<file path="src/rtl/led_sequencer_pkg.sv">
// Shared types and constants for the LED pattern sequencer: FSM encoding,
// mode selectors and the power-on bounce pattern.
package led_seq_pkg;

  localparam int SEQ_NUM_LEDS = 8;
  localparam int SEQ_DEPTH    = 16;
  localparam int SEQ_IDX_W    = 4;
  localparam int SEQ_DIV_W    = 24;

  localparam logic [1:0] ST_IDLE = 2'd0;
  localparam logic [1:0] ST_RUN  = 2'd1;
  localparam logic [1:0] ST_DONE = 2'd2;

  typedef enum logic [1:0] {
    IDLE = ST_IDLE,
    RUN  = ST_RUN,
    DONE = ST_DONE
  } state_e;

  localparam logic MODE_LOOP    = 1'b0;
  localparam logic MODE_ONESHOT = 1'b1;

  // Entry 0 is the least significant byte; the sweep goes out to LED7 and back.
  localparam logic [16*8-1:0] DEFAULT_TABLE = {
    8'h01, 8'h01, 8'h02, 8'h04, 8'h08, 8'h10, 8'h20, 8'h40,
    8'h80, 8'h40, 8'h20, 8'h10, 8'h08, 8'h04, 8'h02, 8'h01
  };

  function automatic logic [7:0] default_pattern(input int i);
    return DEFAULT_TABLE[(i % 16)*8 +: 8];
  endfunction

endpackage

</file>
<file path="src/rtl/led_sequencer_if.sv">
// Pattern-table configuration port between board control logic and the sequencer.
// A write transfers on a clock edge where cfg_we && cfg_ready; nothing is queued otherwise.
interface led_sequencer_if #(
  parameter int IDX_W    = 4,
  parameter int NUM_LEDS = 8
) ();
  logic                cfg_we;
  logic [IDX_W-1:0]    cfg_addr;
  logic [NUM_LEDS-1:0] cfg_data;
  logic                cfg_ready;

  modport master (output cfg_we, output cfg_addr, output cfg_data, input cfg_ready);
  modport slave  (input cfg_we, input cfg_addr, input cfg_data, output cfg_ready);
endinterface

</file>
<file path="src/rtl/led_sequencer_prescaler.sv">
// Step-rate prescaler: latches the divider on load (0 means 1) and pulses
// o_tick on the last cycle of each step while enabled.
module led_seq_prescaler #(
  parameter int DIV_W = 24
) (
  input  logic             clk,
  input  logic             rst_n,
  input  logic             i_load,
  input  logic             i_clear,
  input  logic             i_en,
  input  logic [DIV_W-1:0] i_div,
  output logic             o_tick
);
  logic [DIV_W-1:0] r_div_eff;
  logic [DIV_W-1:0] r_cnt;

  assign o_tick = i_en && (r_cnt == (r_div_eff - DIV_W'(1)));

  always_ff @(posedge clk or negedge rst_n) begin
    if (!rst_n) begin
      r_cnt     <= '0;
      r_div_eff <= DIV_W'(1);
    end else if (i_load) begin
      r_cnt     <= '0;
      r_div_eff <= (i_div == '0) ? DIV_W'(1) : i_div;
    end else if (i_clear || o_tick) begin
      r_cnt <= '0;
    end else if (i_en) begin
      r_cnt <= r_cnt + DIV_W'(1);
    end
  end
endmodule

</file>
<file path="src/rtl/led_sequencer.sv">
// Programmable LED pattern scheduler: 16-entry table stepped at a prescaled
// rate in loop or one-shot mode, with start/stop control.
module led_sequencer
  import led_seq_pkg::*;
#(
  parameter int NUM_LEDS = SEQ_NUM_LEDS,
  parameter int DEPTH    = SEQ_DEPTH,
  parameter int IDX_W    = SEQ_IDX_W,
  parameter int DIV_W    = SEQ_DIV_W
) (
  input  logic                clk,
  input  logic                rst_n,
  led_sequencer_if.slave      cfg,
  input  logic [IDX_W-1:0]    i_len,
  input  logic [DIV_W-1:0]    i_div,
  input  logic                i_mode,
  input  logic                i_start,
  input  logic                i_stop,
  output logic [NUM_LEDS-1:0] o_leds,
  output logic                o_busy,
  output logic                o_done,
  output logic [IDX_W-1:0]    o_step_idx,
  output state_e              o_state
);
  logic [1:0]          r_state;
  logic [IDX_W-1:0]    r_idx;
  logic [IDX_W-1:0]    r_len;
  logic                r_mode;
  logic [NUM_LEDS-1:0] r_leds;
  logic                r_busy;
  logic                r_done;
  logic [NUM_LEDS-1:0] r_table [DEPTH];

  logic                w_tick;
  logic                w_start;
  logic                w_last;
  logic                w_cfg_accept;
  logic [IDX_W-1:0]    w_next_idx;

  assign w_start      = i_start && !i_stop;
  assign w_last       = (r_idx == r_len);
  assign w_next_idx   = r_idx + 1'b1;
  assign cfg.cfg_ready = (r_state != ST_RUN);
  assign w_cfg_accept = cfg.cfg_we && (r_state != ST_RUN);

  led_seq_prescaler #(.DIV_W(DIV_W)) u_prescaler (
    .clk     (clk),
    .rst_n   (rst_n),
    .i_load  (w_start),
    .i_clear (i_stop),
    .i_en    (r_state == ST_RUN),
    .i_div   (i_div),
    .o_tick  (w_tick)
  );

  always_ff @(posedge clk or negedge rst_n) begin
    if (!rst_n) begin
      for (int i = 0; i < DEPTH; i++) r_table[i] <= NUM_LEDS'(default_pattern(i));
    end else if (w_cfg_accept) begin
      r_table[cfg.cfg_addr] <= cfg.cfg_data;
    end
  end

  // stop outranks start; start from any state (re)enters RUN at entry 0.
  always_ff @(posedge clk or negedge rst_n) begin
    if (!rst_n) begin
      r_state <= ST_IDLE;
      r_idx   <= '0;
      r_len   <= '0;
      r_mode  <= MODE_LOOP;
      r_leds  <= '0;
      r_busy  <= 1'b0;
      r_done  <= 1'b0;
    end else if (i_stop) begin
      r_state <= ST_IDLE;
      r_idx   <= '0;
      r_leds  <= '0;
      r_busy  <= 1'b0;
      r_done  <= 1'b0;
    end else if (w_start) begin
      r_state <= ST_RUN;
      r_idx   <= '0;
      r_len   <= i_len;
      r_mode  <= i_mode;
      r_leds  <= r_table[0];
      r_busy  <= 1'b1;
      r_done  <= 1'b0;
    end else if ((r_state == ST_RUN) && w_tick) begin
      if (!w_last) begin
        r_idx  <= w_next_idx;
        r_leds <= r_table[w_next_idx];
      end else if (r_mode == MODE_LOOP) begin
        r_idx  <= '0;
        r_leds <= r_table[0];
      end else begin
        r_state <= ST_DONE;
        r_busy  <= 1'b0;
        r_done  <= 1'b1;
      end
    end
  end

  assign o_leds     = r_leds;
  assign o_busy     = r_busy;
  assign o_done     = r_done;
  assign o_step_idx = r_idx;
  assign o_state    = state_e'(r_state);
endmodule

</file>
<file path="src/flat_wrapper.sv">
// flat-port wrapper written by rule: the top's interface ports become plain ports
module led_sequencer_flat import led_seq_pkg::*;
#(
  parameter int NUM_LEDS = SEQ_NUM_LEDS,
  parameter int DEPTH    = SEQ_DEPTH,
  parameter int IDX_W    = SEQ_IDX_W,
  parameter int DIV_W    = SEQ_DIV_W
)
  (clk, rst_n, i_len, i_div, i_mode, i_start, i_stop, o_leds, o_busy, o_done, o_step_idx, o_state, cfg_cfg_we, cfg_cfg_addr, cfg_cfg_data, cfg_cfg_ready);
  led_sequencer_if #(.IDX_W(IDX_W), .NUM_LEDS(NUM_LEDS)) cfg_i ();
  input  logic clk;
  input  logic rst_n;
  input  logic [IDX_W-1:0] i_len;
  input  logic [DIV_W-1:0] i_div;
  input  logic i_mode;
  input  logic i_start;
  input  logic i_stop;
  output logic [NUM_LEDS-1:0] o_leds;
  output logic o_busy;
  output logic o_done;
  output logic [IDX_W-1:0] o_step_idx;
  output state_e o_state;
  input wire logic [$bits(cfg_i.cfg_we)-1:0] cfg_cfg_we;
  input wire logic [$bits(cfg_i.cfg_addr)-1:0] cfg_cfg_addr;
  input wire logic [$bits(cfg_i.cfg_data)-1:0] cfg_cfg_data;
  output wire logic [$bits(cfg_i.cfg_ready)-1:0] cfg_cfg_ready;
  assign cfg_i.cfg_we = cfg_cfg_we;
  assign cfg_i.cfg_addr = cfg_cfg_addr;
  assign cfg_i.cfg_data = cfg_cfg_data;
  assign cfg_cfg_ready = cfg_i.cfg_ready;
  led_sequencer #(.NUM_LEDS(NUM_LEDS), .DEPTH(DEPTH), .IDX_W(IDX_W), .DIV_W(DIV_W)) u_core (.clk(clk), .rst_n(rst_n), .cfg(cfg_i), .i_len(i_len), .i_div(i_div), .i_mode(i_mode), .i_start(i_start), .i_stop(i_stop), .o_leds(o_leds), .o_busy(o_busy), .o_done(o_done), .o_step_idx(o_step_idx), .o_state(o_state));
endmodule
</file>
<file path="config.mk">
export PLATFORM = sky130hd
export DESIGN_NAME = led_sequencer_flat
export DESIGN_NICKNAME = d
export VERILOG_FILES = /design/src/rtl/led_sequencer_pkg.sv /design/src/rtl/led_sequencer_if.sv /design/src/rtl/led_sequencer_prescaler.sv /design/src/rtl/led_sequencer.sv /design/src/flat_wrapper.sv
export SDC_FILE = /design/constraint.sdc
export NUM_CORES = 1
export LEC_CHECK = 0
export BUFFER_PORTS_ARGS = -buffer_cell sky130_fd_sc_hd__buf_2
export CAP_MARGIN = 20
export CORE_MARGIN = 2
export CORE_UTILIZATION = 45
export DETAILED_ROUTE_END_ITERATION = 8
export HOLD_SLACK_MARGIN = 0.1
export PLACE_DENSITY = 0.61
export SKIP_CTS_REPAIR_TIMING = 1
export SLEW_MARGIN = 30
export SYNTH_ARGS = -nofsm -noshare
export SYNTH_HDL_FRONTEND = slang
export SYNTH_SLANG_ARGS = --single-unit
</file>
<file path="constraint.sdc">
create_clock -name clk -period 4.5 [get_ports clk]
set_input_delay 0.675 -clock clk [delete_from_list [all_inputs] [get_ports clk]]
set_output_delay 0.675 -clock clk [all_outputs]
set_load 0.02 [all_outputs]
</file>
Word-level counts from Yosys, hierarchy flattened
Index checks and enable logic that the tools add are counted.

word-level totals
  bits in registers = 197
  input port bits = 46
  output and inout port bits = 17
  logic and storage cells = 89

operators by class
  $add $sub $neg = 3
  magnitude comparators = 3
  eq/ne operators = 5
  multiplexer cells = 35
  bitwise gates (word level) = 3
  reduce and logical (&&, ||, !) cells = 15

operators by type and width
  cell                   count
  $bwmux 128             1
  $mux 24                4
  $mux 8                 8
  $bmux 8 s4             1
  $demux 8 s4            1
  $add 24x1->24 const B  1
  $eq 24x24->1           1
  $logic_not 24->1       1
  $sub 24x1->24 const B  1
  $mux 4                 5
  $reduce_bool 3->1      4
  $ge 5x5->1 const B     2
  $mux 1                 10
  $mux 2                 5
  $not 4->5              2
  $logic_and 1x1->1      5
  $lt 5x1->1 const B     1
  $add 4x1->4 const B    1
  $eq 4x4->1             1
  $ne 4x4->1 const B     1
  $reduce_and 2->1       2
  $reduce_and 3->1       1
  $eq 2x1->1 const B     1
  $ne 2x1->1 const B     1
  other kinds (3)        3

Longest topological paths before layout
Gate-level depths: netlist (run 1).

  word-level depth = 9
  mapped depth = 11

Cells and area by module
Synthesis (run 1) repeated with hierarchy kept, for this count alone.

second synthesis, totals
  cell total of the unflattened synthesis = 845
  area total of the unflattened synthesis = 10158.5 µm²

by module, submodules not included
  module             instances  cells an instance  area each (µm²)  seq. area each (µm²)
  led_sequencer      1          519                7000.5           3698.5
  led_seq_prescaler  1          326                3158.0           1202.4

Worst setup path after synthesis (run 1)
Ideal clock, no wire load.

  kind = register to register
  start = register u_core.u_prescaler.r_div_eff[1]
  end = register u_core.r_leds[0] (netlist: u_core.o_leds[0])
  setup time = 0.125 ns
  arrival = 3.639 ns
  required time = 4.375 ns
  path slack = 0.736 ns
  stages on the path, launching flop included = 11
  buffers on the path = 2
  cell sequence = dfrtp_1 or4_4 or4_1 clkbuf_2 or4_1 a222oi_1 o2111ai_1 or4b_1 buf_2 nand2_2 mux2_2

on the way
  cells in the longest elaborated chain, start to end = 6

RTL lines
  what                                RTL line                       RTL
  start: declaration                  led_sequencer_prescaler.sv:14  logic [DIV_W-1:0] r_div_eff;
  start signal: assignment            led_sequencer_prescaler.sv:25  r_div_eff <= (i_div == '0) ? DIV_W'(1) : i_div;
  $sub 24x1->24                       led_sequencer_prescaler.sv:17  assign o_tick = i_en && (r_cnt == (r_div_eff - DIV_W'(1)));
  $eq 24x24->1                        led_sequencer_prescaler.sv:17
  $logic_and 1x1->1                   led_sequencer_prescaler.sv:17
  $logic_and 1x1->1                   led_sequencer.sv:88            end else if ((r_state == ST_RUN) && w_tick) begin
  $reduce_bool 3->1 (no source line)  -
  $reduce_and 2->1 (no source line)   -
  end signal: assignment              led_sequencer.sv:85            r_leds <= r_table[0];
  end signal: assignment              led_sequencer.sv:91            r_leds <= r_table[w_next_idx];
  end signal: assignment              led_sequencer.sv:94            r_leds <= r_table[0];
  end: declaration                    led_sequencer.sv:29            logic [NUM_LEDS-1:0] r_leds;

Every way passes these cells.
A chain may end at the register's enable or synchronous reset.

Worst setup path after layout (run 1)
  start = register u_core.u_prescaler.r_div_eff[1]
  end = register u_core.r_leds[1] (netlist: u_core.o_leds[1])

The elaborated chain is that of the path after synthesis.

==> results of run 1 <==
## final timing paths
kind	from	endpoint	slack, ns
setup / recovery	u_core.u_prescaler.r_div_eff[1]	u_core.o_leds[1]	0.23
hold / removal	rst_n	u_core.u_prescaler.r_div_eff[3]	0.15
setup reg to reg	u_core.u_prescaler.r_div_eff[1]	u_core.o_leds[1]	0.23
hold reg to reg	u_core.r_table[68]	u_core.r_table[68]	0.51
max in group asynchronous	rst_n	u_core.r_table[8]	3.56
min in group clk	i_mode	u_core.r_mode	0.47
## metal layers
metal	global-route usage	vias to the layer above
met5	0	-
met4	0.0570	0
met3	0.0402	24
met2	0.372	149
met1	0.269	3393
li1	-	3000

****************************************

— Work order —
Reply with the number of lines in the preceding entries that contain "modport", and no other words.

— Response area —
2